# advancement flap



## jocoffey (Apr 8, 2016)

Hi,  please read the following documentation-md is trying to bill for a partial glossectomy(41120) and adjacent tissue rearrangement for closure of defect(14061)

  The pt. was taken to operating room, placed asleep by Anesthesia.  The area was prepped and draped in the usual sterile fashion. Biopsy was taken
   showed squamous cell carcinoma. Therefore a 6mm margin was marked as well as a 6mm deep margin of muscle.  The specimen was removed en 
   bloc and sent for permanent pathology.   The area was then closed primarily using 3-0 vicryl sutures and ultimately 3-0 vertical mattress sutures
   after undermining was performed to create a 3x4 advancement flap to close the defect on the tongue.  This was closed using horizontal mattress
   3-0 vicryl sutures.

   Reading this documentation, is this enough documentation to support billing for the advancement flap along with the partial glossectomy?

    We need help?    Thank You


----------



## catprocode (Apr 11, 2016)

*41120 includes closure via sutures*

I do not believe it would be necessary to also code for undermining since 41120 includes closure via suturing. I would try adding a 22 mod and increasing the fee if documentation describes additional time/effort.
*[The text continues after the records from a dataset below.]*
Background: an optimization exercise with open tools, aiming at small area, a short achievable clock period and few clock cycles. Do not read the settings as production practice. Function was not checked in any run shown here: the RTL went through the layout flow alone. No activity file was given, so power comes from the tool's default toggle rates.

$ cat flow/design.v
`timescale 1ns / 1ps
package plr_pkg;
   localparam int MAX_PER_SEGMENT_DEF = 63;
   localparam int COORD_BITS_DEF      = 10;
   localparam int POINT_W   = 10;
   localparam int SAMPLE_W  = 18;
   localparam int FRAC_BITS = 8;
   localparam int REQ_DATA_W = 24;
   localparam int RSP_DATA_W = 40;
   localparam int RSP_USER_W = 2;
   localparam int USER_PATH_END = 0;
   localparam int USER_CLIPPED  = 1;
   localparam int  CSR_ADDR_W = 3;
   localparam int  CSR_DATA_W = 32;
   localparam logic CSR_IDX_SAMPLE_INTERVAL = 1'b0;
   localparam logic [7:0] SAMPLE_INTERVAL_RESET = 8'd5;
endpackage
`timescale 1ns / 1ps
module plr_div #(
   parameter int DW = 18,
   parameter int NW = 6
) (
   input  logic [NW-1:0] divisor,
   input  logic [NW-1:0] rem_in,
   input  logic [DW-1:0] dq_in,
   output logic [NW-1:0] rem_out,
   output logic [DW-1:0] dq_out
);
   logic [NW:0]   s1, s2;
   logic [NW-1:0] r1;
   logic          b1, b2;
   always_comb begin
      s1      = {rem_in, dq_in[DW-1]};
      b1      = s1 >= {1'b0, divisor};
      r1      = b1 ? NW'(s1 - {1'b0, divisor}) : NW'(s1);
      s2      = {r1, dq_in[DW-2]};
      b2      = s2 >= {1'b0, divisor};
      rem_out = b2 ? NW'(s2 - {1'b0, divisor}) : NW'(s2);
      dq_out  = {dq_in[DW-3:0], b1, b2};
   end
endmodule
module plr_csa6 #(
   parameter int W = 21
) (
   input  logic [W-1:0] r0,
   input  logic [W-1:0] r1,
   input  logic [W-1:0] r2,
   input  logic [W-1:0] r3,
   input  logic [W-1:0] r4,
   input  logic [W-1:0] r5,
   output logic [W-1:0] s,
   output logic [W-1:0] c
);
   logic [W-1:0] s1, c1, s2, c2, s3, c3;
   always_comb begin
      s1 = r0 ^ r1 ^ r2;
      c1 = W'({(r0 & r1) | (r0 & r2) | (r1 & r2), 1'b0});
      s2 = r3 ^ r4 ^ r5;
      c2 = W'({(r3 & r4) | (r3 & r5) | (r4 & r5), 1'b0});
      s3 = s1 ^ c1 ^ s2;
      c3 = W'({(s1 & c1) | (s1 & s2) | (c1 & s2), 1'b0});
      s  = s3 ^ c3 ^ c2;
      c  = W'({(s3 & c3) | (s3 & c2) | (c3 & c2), 1'b0});
   end
endmodule
Source: an optimization exercise on an open RTL-to-GDS flow (aim: small area and a short achievable clock period). Production flows keep margins and buffers that such runs may drop.
RTL that was checked went through simulation tests only; none was proved equivalent to the original.
The RTL of run 7 was laid out without a check of its function.
Power is estimated from default activity; no workload was simulated.

[flow/design.v]
module peripheral_packet_slave #(
  parameter int DEPTH        = 32,
  parameter int READ_LATENCY = 2
) (
  input  logic        clk,
  input  logic        reset,
  input  logic [3:0]  av_nativeaddress,
  input  logic [3:0]  av_byteenable,
  input  logic        av_read,
  input  logic        av_write,
  input  logic [31:0] av_writedata,
  output logic        av_waitrequest,
  output logic [31:0] av_readdata,
  output logic        av_readdatavalid,
  output logic        av_endofpacket,
  input  logic [31:0] st_data,
  input  logic        st_valid,
  input  logic        st_endofpacket,
  output logic        st_ready
);
  logic [32:0]   mem [32];
  logic [4:0]    wr_ptr, rd_ptr;
  logic [5:0]    pkt_cnt;
  logic          empty, full;
  logic          head_eop;   
  logic [31:0]   scratch [3:15];
  logic          flush, push, pop, rd_acc, clr, inc, dec;
  logic [4:0]    rd_inc;
  logic [5:0]    level, pkt_inc, pkt_dec;
  logic [31:0]   wd_r;
  logic          s0_vld, s0_eop;
  logic [7:0]    s0_mhi;     
  logic [3:0]    s0_mlo;     
  logic [3:0]    s0_ahi;     
  logic [3:0]    s0_alo;     
  logic [11:0]   s0_stat;    
  logic          s1_vld, s1_eop;
  logic [31:0]   s1_dat;
  pkt_slave_waitreq u_waitreq (
    .rd(av_read), .empty(empty), .addr(av_nativeaddress), .y(av_waitrequest)
  );
  pkt_slave_stready u_stready (
    .full(full), .reset(reset), .wr(av_write), .be0(av_byteenable[0]),
    .wd0(av_writedata[0]), .addr(av_nativeaddress), .y(st_ready)
  );
  assign flush    = av_write & (av_nativeaddress == 4'd2) & av_byteenable[0] & av_writedata[0];
  assign push     = st_valid & ~full & ~reset & ~flush;
  assign rd_acc   = av_read & ~av_write & ~(av_nativeaddress == 4'd0 & empty);
  assign pop      = av_read & ~av_write & (av_nativeaddress == 4'd0) & ~empty;
  assign clr      = reset | flush;
  assign level    = {full, wr_ptr - rd_ptr};
  assign rd_inc   = rd_ptr + 5'd1;
  assign inc      = push & st_endofpacket;
  assign dec      = pop & head_eop;
  pkt_slave_incdec u_pkt_incdec (.x(pkt_cnt), .inc(pkt_inc), .dec(pkt_dec));
  always_ff @(posedge clk) begin
    if (~full) mem[wr_ptr] <= {st_endofpacket, st_data};
  end
  always_ff @(posedge clk) begin
    if (clr) begin
      wr_ptr  <= '0;
      rd_ptr  <= '0;
      pkt_cnt <= '0;
      empty   <= 1'b1;
      full    <= 1'b0;
    end else begin
      if (push) wr_ptr <= wr_ptr + 5'd1;
      if (pop)  rd_ptr <= rd_inc;
      if (inc & ~dec)      pkt_cnt <= pkt_inc;
      else if (dec & ~inc) pkt_cnt <= pkt_dec;
      empty   <= (empty & ~push) | (level == 6'd1 & pop & ~push);
      full    <= (full & ~pop) | (level == 6'd31 & push & ~pop);
    end
  end
  always_ff @(posedge clk) begin
    if (pop)        head_eop <= (rd_inc == wr_ptr) ? st_endofpacket : mem[rd_inc][32];
    else if (empty) head_eop <= st_endofpacket;
  end
  assign wd_r = av_writedata & {32{~reset}};
  always_ff @(posedge clk) begin
    for (int a = 3; a < 16; a++)
      for (int b = 0; b < 4; b++)
        if (reset | (av_write & (av_nativeaddress == 4'(a)) & av_byteenable[b]))
          scratch[a][8*b +: 8] <= wd_r[8*b +: 8];
  end
  always_ff @(posedge clk) begin
    s0_vld  <= ~reset & rd_acc;
    s0_eop  <= head_eop & (av_nativeaddress == 4'd0);
    for (int i = 0; i < 8; i++) s0_mhi[i] <= (av_nativeaddress == 4'd0) & (rd_ptr[4:2] == 3'(i));
    for (int i = 0; i < 4; i++) s0_mlo[i] <= (rd_ptr[1:0] == 2'(i));
    for (int i = 0; i < 4; i++) s0_ahi[i] <= (av_nativeaddress[3:2] == 2'(i));
    for (int i = 0; i < 4; i++) s0_alo[i] <= (av_nativeaddress[1:0] == 2'(i));
    s0_stat <= (av_nativeaddress == 4'd1) ? {pkt_cnt, level} : 12'd0;
  end
  logic [31:0] src [45];
  logic [44:0] sel;
  logic [14:0] grp [32];
  logic [31:0] rsp_dat;
  always_comb begin
    for (int i = 0; i < 32; i++) begin
      src[i] = mem[i][31:0];
      sel[i] = s0_mhi[i / 4] & s0_mlo[i % 4];
    end
    for (int k = 3; k < 16; k++) begin
      src[32 + k - 3] = scratch[k];
      sel[32 + k - 3] = s0_ahi[k / 4] & s0_alo[k % 4];
    end
  end
  for (genvar b = 0; b < 32; b++) begin : g_bit
    for (genvar g = 0; g < 15; g++) begin : g_grp
      pkt_slave_aoi222 u_aoi (
        .a0(src[3*g][b]),   .s0(sel[3*g]),
        .a1(src[3*g+1][b]), .s1(sel[3*g+1]),
        .a2(src[3*g+2][b]), .s2(sel[3*g+2]),
        .y (grp[b][g])
      );
    end
  end
  always_comb begin
    for (int b = 0; b < 32; b++) rsp_dat[b] = ~&grp[b];
    rsp_dat = rsp_dat | {10'h000, s0_stat[11:6], 10'h000, s0_stat[5:0]};
  end
  always_ff @(posedge clk) begin
    s1_vld <= ~reset & s0_vld;
    s1_eop <= ~reset & s0_vld & s0_eop;
    s1_dat <= rsp_dat;
  end
  assign av_readdatavalid = s1_vld;
  assign av_readdata      = s1_dat;
  assign av_endofpacket   = s1_eop;
endmodule
module pkt_slave_aoi222 (
  input  logic a0, s0, a1, s1, a2, s2,
  output logic y
);
  assign y = ~((a0 & s0) | (a1 & s1) | (a2 & s2));
endmodule
module pkt_slave_waitreq (
  input  logic       rd, empty,
  input  logic [3:0] addr,
  output logic       y
);
  assign y = rd & (addr == 4'd0) & empty;
endmodule
module pkt_slave_stready (
  input  logic       full, reset, wr, be0, wd0,
  input  logic [3:0] addr,
  output logic       y
);
  assign y = ~full & ~reset & ~(wr & (addr == 4'd2) & be0 & wd0);
endmodule
module pkt_slave_incdec (
  input  logic [5:0] x,
  output logic [5:0] inc, dec
);
  assign inc = x + 6'd1;
  assign dec = x - 6'd1;
endmodule
[flow/run.sh]
#!/bin/bash
# synth_recipe.tcl (not shown) runs the flow's synth.tcl, then flattens the netlist and writes it again
# the make line also repeats each setting of config.mk as NAME=value (left out here)
make -C /OpenROAD-flow-scripts/flow DESIGN_CONFIG=/design/flow/config.mk WORK_HOME=/design/flow/orfs CLKGATE_MAP_FILE= SYNTH_SCRIPT=/design/flow/synth_recipe.tcl finish
[flow/config.mk]
export PLATFORM = sky130hd
export DESIGN_NAME = peripheral_packet_slave
export DESIGN_NICKNAME = peripheral_packet_slave
export VERILOG_FILES = /design/flow/design.v
export SDC_FILE = /design/flow/constraint.sdc
export NUM_CORES = 4
export LEC_CHECK = 0
export CAP_MARGIN = 20
export CORE_MARGIN = 2
export CORE_UTILIZATION = 40
export CTS_CLUSTER_DIAMETER = 150
export CTS_CLUSTER_SIZE = 30
export SETUP_SLACK_MARGIN = 2.2
export SLEW_MARGIN = 20
export SYNTH_HIERARCHICAL = 1
[flow/constraint.sdc]
create_clock -name core_clock -period 4.5 [get_ports {clk}]
set_input_delay 0.9000 -clock core_clock [delete_from_list [all_inputs] [get_ports {clk}]]
set_output_delay 0.9000 -clock core_clock [all_outputs]
set_load 0.01 [all_outputs]
==> out/results.txt, run 1 <==
status - finished clean
HPWL Detailed - 93680 um
number of vias per cell - 6.312
critical path startpoint category - register
commonest cells after routing, fill and taps aside - edfxtp_1 (1473), a222oi_1 (480), buf_4 (156)
drt first pass iters - 13
EDFF count, synth - 1473
layout cells sized above 1 - 16.61%
DR top layer - met5
final setup fails - 0
worst hold path cell count - 2
wl on met1 - 61890 um
cts hold-fix bufs - 0
Num CTS Buffers - 57
drt drc - 0
Total GRT Usage - 21.83%
RSZ-0062 raised after global routing - true
Final Power - 24.36 mW
Die ar. - 139500 um^2
Clock Latency Late Sink - 730 ps
core box area - 135500 um^2
Leak - 20.04 nW
Via Count - 30640
fin crit share - 59.18%
first-pass GRT wire length - 221100 um
final layout net count - 3115
FILL cells - 11250
largest net degree at the start of global routing - 64
starting density of the core - 40.30%
largest fanout on the critical path - 4
crit path kind - reg -> reg
crit path time final - 2663 ps
Port Buf Inserts - 113
MaxCap Viol Count - 0
Mapped Nets - 2731
die width - 373.4 um
most common cell after layout, fill and taps aside - edfxtp_1
Max-slew headroom - 24.49%
met2 wire length - 78450 um
final hold vios - 0
mapped cell area - 54590 um^2
drt total wl - 158900 um
vias in the first global route - 29470
Yosys warning count - 12
I/O pins - 114
CTS clock-pin slew for the worst setup and hold paths - 110 ps
initial antenna violation count - 7
FF-to-FF path depth - 6
die height - 373.4 um
CTS Buffer Depth - 3
remaining global-route overflow - 0
Seq cells post-synth - 1559
routability congestion estimate - 0.8407
htree depth - 2
sequential-to-total area share from yosys stat - 84.17%
synth unique cells - 55
Slew Viols, Final - 0
Synth Area per Inst - 20.70 um^2
Sink Count - 1559
clk root buf - clkbuf_16
CP endpoint kind - register
Syn Inst Count - 2637
Worst Tran Pin Value - 1130 ps
PD cells - 388.5 nW/um^2
worst min path class - in -> reg
final hold slack - 416.6 ps
synthesis-to-finish area growth - 14.83%
worst endpoint data arrival time - 3240 ps
async set or reset register ratio after synthesis - 0%
main flop type after synthesis - edfxtp_1
FMAX - 375.5 MHz
CTS tree - yes
Iter 0 DRT Violations - 6164
WL met3 - 14350 um
row count - 135
Detail Route Antenna Nets - 0
setup_tns - 0 ps
clock skew - 49.67 ps
detailed-route wire length per cell - 32.73 um
Max VDD drop - 0.3324 mV
CP required - 5080 ps
report_power, final:
group	total [mW]	leakage (nW)	switching, mW	internal, mW
Combinational	1.17	4.95	0.826	0.342
Clock	6.67	0.800	4.12	2.55
Sequential	16.5	14.3	0.158	16.4
final timing paths:
| check | from | endpoint | slack [ps] |
|---|---|---|---|
| min reg2reg | s0_eop$_DFF_P_ | s1_eop$_DFF_P_ | 460 |
| max reg2reg | s0_ahi[3]$_DFF_P_ | s1_dat[8]$_DFF_P_ | 1840 |
| min | av_nativeaddress[0] | s0_alo[2]$_DFF_P_ | 420 |
| max | s0_ahi[3]$_DFF_P_ | s1_dat[8]$_DFF_P_ | 1840 |
stage by stage:
stage	instance area, um^2	instances	utilization [%]	worst slack, ps
floorplan	54720	2637	-	1738
global placement	58700	4580	43.33	907.0
detailed placement	58680	4580	43.32	675.1
CTS	62220	4816	45.93	1848
global route	62690	4852	46.28	1855
finish	62690	4854	46.28	1837
cell usage after synthesis (4+ instances only):
library cell	number	area share [%]
nand3_1	30	0.28
nor2b_1	36	0.41
nand2_1	22	0.15
a222oi_1	480	8.8
or4_1	33	0.45
xor2_1	12	0.19
edfxtp_1	1473	81
clkbuf_1	21	0.14
buf_2	4	0.037
mux2_2	8	0.17
nand4b_1	13	0.21
mux2i_1	12	0.22
dfxtp_1	86	3.2
and2_1	48	0.55
xnor2_1	13	0.21
inv_1	15	0.10
a21oi_1	9	0.082
nor3_1	4	0.037
nor2_1	90	0.62
nand4_1	98	1.1
nand2b_1	9	0.10
nand3b_1	4	0.055
a21o_1	54	0.74
o22ai_1	4	0.046
ha_1	15	0.34
and3_1	7	0.080
layer usage:
layer	vias up	track usage, %
li1	12640	-
met1	15940	30.11
met2	1855	36.94
met3	202	2.518
met4	2	5.645
met5	-	0
per-module statistics from Yosys (local to each module, per instance):
module | flip-flops and latches | area, um^2
pkt_slave_stready | 0 | 28.78
pkt_slave_incdec | 0 | 170.2
pkt_slave_waitreq | 0 | 21.27
pkt_slave_aoi222 | 0 | 10.01
peripheral_packet_slave | 1559 | 49570
flip-flops by register name, indices dropped and copies added, names as in the netlist:
name	count
scratch	416
s0_vld	1
s0_stat	12
s1_dat	32
wr_ptr	5
s1_eop	1
s0_ahi	4
rd_ptr	5
s0_alo	4
s0_mlo	4
s0_mhi	8
empty	1
pkt_cnt	6
full	1
head_eop	1
s1_vld	1
mem	1056
s0_eop	1
area by class of cell:
class,instances,area (um^2),area share (%)
diodes,3,7.507,0.01197
clock buffers,106,1653,2.636
clock inverters,2,26.28,0.04191
inverters,15,56.30,0.08981
multi-input cells,1041,9136,14.57
flip-flops and latches,1559,45990,73.36
well taps,1781,2228,3.554
repair buffers,347,3591,5.728
cells by family (layout without fill, tap and decap cells):
kind of cell / Yosys count / count (layout) / share of synthesized area (%)
XOR/XNOR: 26 / 26 / 0.4515
AND/OR/NAND/NOR: 410 / 419 / 4.329
buffers and inverters: 46 / 470 / 0.3667
adder cells (fa/ha/maj): 16 / 16 / 0.3804
multiplexers: 22 / 22 / 0.4675
flip-flops: 1559 / 1559 / 84.17
other: 0 / 3 / 0
AO/OA/AOI/OAI: 558 / 558 / 9.832
worst max-delay path: stages, from the launching register on:
cell,delay (ps)
dfxtp_2,360
and2_4,190
buf_12,140
buf_16,120
a222oi_1,780
nand4_1,290
or4_4,640
timing repair:
action | in CTS | in global routing
resized for setup | 239 | 49
setup buffers | 109 | 28
hold endpoints to repair | 0 | 0
gates cloned | 19 | 6
setup endpoints to repair | 1407 | 551
pin swaps | 153 | 75
==> inputs of run 2 (changes only) <==
==> flow/flow/run.sh (new file) <==
#!/bin/bash
bash standard.sh \
  BUFFER_PORTS_ARGS="-buffer_cell sky130_fd_sc_hd__buf_2" \
  CTS_ARGS="-sink_clustering_enable -repair_clock_nets -dont_use_dummy_load" \
  finish > make.log 2>&1
==> flow/standard.sh (new file) <==
#!/bin/bash
# synth_recipe.tcl (not shown) runs the flow's synth.tcl, then flattens the netlist and writes it again
# the make line also repeats each setting of config.mk as NAME=value (left out here)
make -C /OpenROAD-flow-scripts/flow DESIGN_CONFIG=/design/flow/config.mk WORK_HOME=/design/flow/orfs CLKGATE_MAP_FILE= SYNTH_SCRIPT=/design/flow/synth_recipe.tcl "${@:-finish}"
--- a/flow/config.mk
+++ b/flow/config.mk
@@ -9,6 +9,4 @@
 export CORE_MARGIN = 2
 export CORE_UTILIZATION = 40
-export CTS_CLUSTER_DIAMETER = 150
-export CTS_CLUSTER_SIZE = 30
 export SETUP_SLACK_MARGIN = 2.2
 export SLEW_MARGIN = 20
removed: flow/run.sh
==> out/results.txt, run 2 <==
status - finished clean
post-synth top area cell - edfxtp_1
EDFF count, synth - 1473 (unchanged)
row count - 135 (unchanged)
max reg flops - 1056 (unchanged)
Final Power - 28.18 mW (+16%)
CP endpoint kind - register
Synth top area share - 81.02% (unchanged)
clk root buf - clkbuf_16
mapped cell area - 54590 um^2 (unchanged)
largest fanout on the critical path - 15 (+11)
Max-slew headroom - 24.42% (-0.076 points)
crit path time final - 2542 ps (-120.6 ps)
main flop type after synthesis - edfxtp_1
Syn Inst Count - 2637 (unchanged)
pre-CTS setup slack - 1256 ps (+580.8 ps)
starting density of the core - 40.30% (unchanged)
largest net degree at the start of global routing - 55 (-14%)
Post-Place Cell Area - 58160 um^2 (-0.89%)
synth unique cells - 55 (unchanged)
Slowest Stage Delay on Critical Path - 980 ps (+200 ps)
first-pass GRT wire length - 218100 um (-1.3%)
routability congestion estimate - 0.8540 (+1.6%)
Detail Route Antenna Nets - 0 (unchanged)
drt total wl - 156400 um (-1.6%)
worst min path class - in -> reg
sequential-to-total area share from yosys stat - 84.17% (unchanged)
initial antenna violation count - 9 (+2)
Yosys warning count - 12 (unchanged)
Port Buf Inserts - 113 (unchanged)
remaining global-route overflow - 0 (unchanged)
final instance area - 63960 um^2 (+2.0%)
Worst Hold Launch - av_nativeaddress[0]
crit path kind - reg -> reg
registers with the most flip-flops - mem x1056, scratch x416, s1_dat x32
Num CTS Buffers - 149 (+160%)
PD cells - 440.6 nW/um^2 (+13%)
Leak - 20.83 nW (+3.9%)
clock skew - 35.96 ps (-13.71 ps)
fin worst setup slack - 1958 ps (+120.6 ps)
detailed-route wire length per cell - 32.10 um (-1.9%)
setup_tns - 0 ps (unchanged)
synth top area cells - edfxtp_1 (81%), a222oi_1 (8.8%), dfxtp_1 (3.2%)
Clock Latency Late Sink - 740 ps (about the same)
CTS clock-pin slew for the worst setup and hold paths - 60 ps (-50 ps)
layout cells sized above 1 - 20.21% (+3.6 points)
FMAX - 393.3 MHz (+4.7%)
fin crit share - 56.50% (-2.7 points)
MaxCap Viol Count - 0 (unchanged)
worst endpoint data arrival time - 3150 ps (-90 ps)
critical path's slowest cell - a222oi_1
HPWL Detailed - 94390 um (+0.76%)
drt drc - 0 (unchanged)
htree depth - 4 (+2)
final layout net count - 3183 (+2.2%)
core box area - 135500 um^2 (unchanged)
CTS tree - yes
Total GRT Usage - 21.62% (-0.21 points)
synthesis-to-finish area growth - 17.16%
Synth Area per Inst - 20.70 um^2 (unchanged)
CP required - 5110 ps (+30 ps)
Via Count - 30830 (+0.63%)
commonest cells after routing, fill and taps aside - edfxtp_1 (1473), a222oi_1 (480), clkbuf_16 (153)
largest reg by FF count - mem
CTS Buffer Depth - 3 (unchanged)
most common cell after layout, fill and taps aside - edfxtp_1
critical path startpoint category - register
Util after Layout - 47.22% (+0.94 points)
Iter 0 DRT Violations - 5999 (-2.7%)
number of vias per cell - 6.331 (+0.30%)
top cells by count, synth - edfxtp_1 (1473), a222oi_1 (480), nand4_1 (98)
Seq cells post-synth - 1559 (unchanged)
Sink Count - 1559 (unchanged)
final hold vios - 0 (unchanged)
final setup fails - 0 (unchanged)
RSZ-0062 raised after global routing - true
die width - 373.4 um (unchanged)
FILL cells - 11080 (-1.5%)
Die ar. - 139500 um^2 (unchanged)
I/O pins - 114 (unchanged)
cell with the most instances after synthesis - edfxtp_1
async set or reset register ratio after synthesis - 0% (unchanged)
Mapped Nets - 2731 (unchanged)
drt first pass iters - 15 (+2)
die height - 373.4 um (unchanged)
Reg-to-Reg Start - s0_ahi[3]$_DFF_P_
Max VDD drop - 0.3879 mV (+17%)
CP Cell Sequence - and2_4 -> buf_12 -> a222oi_1 -> nand4_1 -> or4_4
Slew Viols, Final - 0 (unchanged)
vias in the first global route - 30030 (+1.9%)
Worst Tran Pin Value - 1134 ps (+3.466 ps)
CP Launch Point - s0_ahi[3]$_DFF_P_
[run 2: cell counts after synthesis]
No cell type changed its count.
[run 2: final timing paths]
| path | end | slack, ps | cells after the start |
|---|---|---|---|
| max reg2reg | s1_dat[25]$_DFF_P_ | 1960 | 5 |
| min | s0_alo[0]$_DFF_P_ | 380 | 2 |
| min reg2reg | s1_vld$_DFF_P_ | 460 | 1 |
| max | s1_dat[25]$_DFF_P_ | 1960 | 5 |
[run 2: through the flow]
step / hold slack [ps] / cells
finish: 381.1 / 4870
global route: 357.2 / 4869
CTS: 342.5 / 4839
detailed placement: 439.7 / 4579
global placement: 446.6 / 4577
floorplan: 405.7 / 2637
[run 2: kinds of logic (layout without fill, tap and decap cells)]
kind of cell | Yosys count | after routing | share of synthesized area (%)
flops | 1559 | 1559 | 84.17
simple gates | 410 | 417 | 4.329
mux | 22 | 22 | 0.4675
compound gates | 558 | 558 | 9.832
other cells | 0 | 2 | 0
buf+inv | 46 | 489 | 0.3667
xor+xnor | 26 | 26 | 0.4515
fa+ha+maj | 16 | 16 | 0.3804
[run 2: area by class of cell]
type                    count  area, um^2  area share [%]
flip-flops and latches   1559       45990           71.90
multi-input cells        1039        9029           14.12
clock buffers             149        3729           5.829
repair buffers            325        2929           4.579
well taps                1781        2228           3.484
inverters                  15       56.30         0.08803
diodes                      2       5.005        0.007825
[run 2: what timing repair did]
item                        CTS  global route
pin swaps                   126            54
cloned                       14             4
hold buffers                  0             0
hold endpoints to repair      0             0
setup buffers                97            24
gates resized for setup     136            53
setup endpoints to repair  1028           334
[run 2: modules after synthesis (local to each module, per instance)]
module	flip-flops and latches	cells	area [um^2]
peripheral_packet_slave	1559	2128	49570
pkt_slave_incdec	0	24	170.2
pkt_slave_waitreq	0	2	21.27
pkt_slave_aoi222	0	1	10.01
pkt_slave_stready	0	3	28.78
[run 2: power breakdown]
part / total, mW / switching [mW] / internal (mW)
Combinational: 1.10 / 0.801 / 0.303
Sequential: 16.6 / 0.174 / 16.4
Clock: 10.5 / 4.72 / 5.79
Total: 28.2 / 5.69 / 22.5
[run 2: routing by layer]
layer | wire length (um) | global-route usage (%) | up-vias
met5 | 11 | 0 | -
met4 | 4907 | 7.142 | 2
met3 | 16330 | 4.400 | 234
met2 | 75930 | 35.33 | 1978
met1 | 59170 | 29.02 | 15870
li1 | - | - | 12750
[run 2: critical path, delay by kind of cell (launching register included)]
kind	cells	cell delay, ps
AOI/OAI and AO/OA	1	980
buffers and inverters	1	150
and+or+nand+nor	3	970
DFF	1	330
Here is description to 41120 I doubt insurance will pay for the flap 

The physician removes less than one half of the tongue in 41120 or one half of the diseased, often malignant, tongue in 41130. The physician makes incisions around the portion of the tongue to be removed and extends the incisions through the thickness of the tongue. Scalpels, scissors, electrocautery, or lasers may be used. The diseased portion is removed. After obtaining good hemostasis (controlled bleeding), the tongue is sutured closed to repair the surgical wound.Tissue grafting to close the wound is rarely needed


----------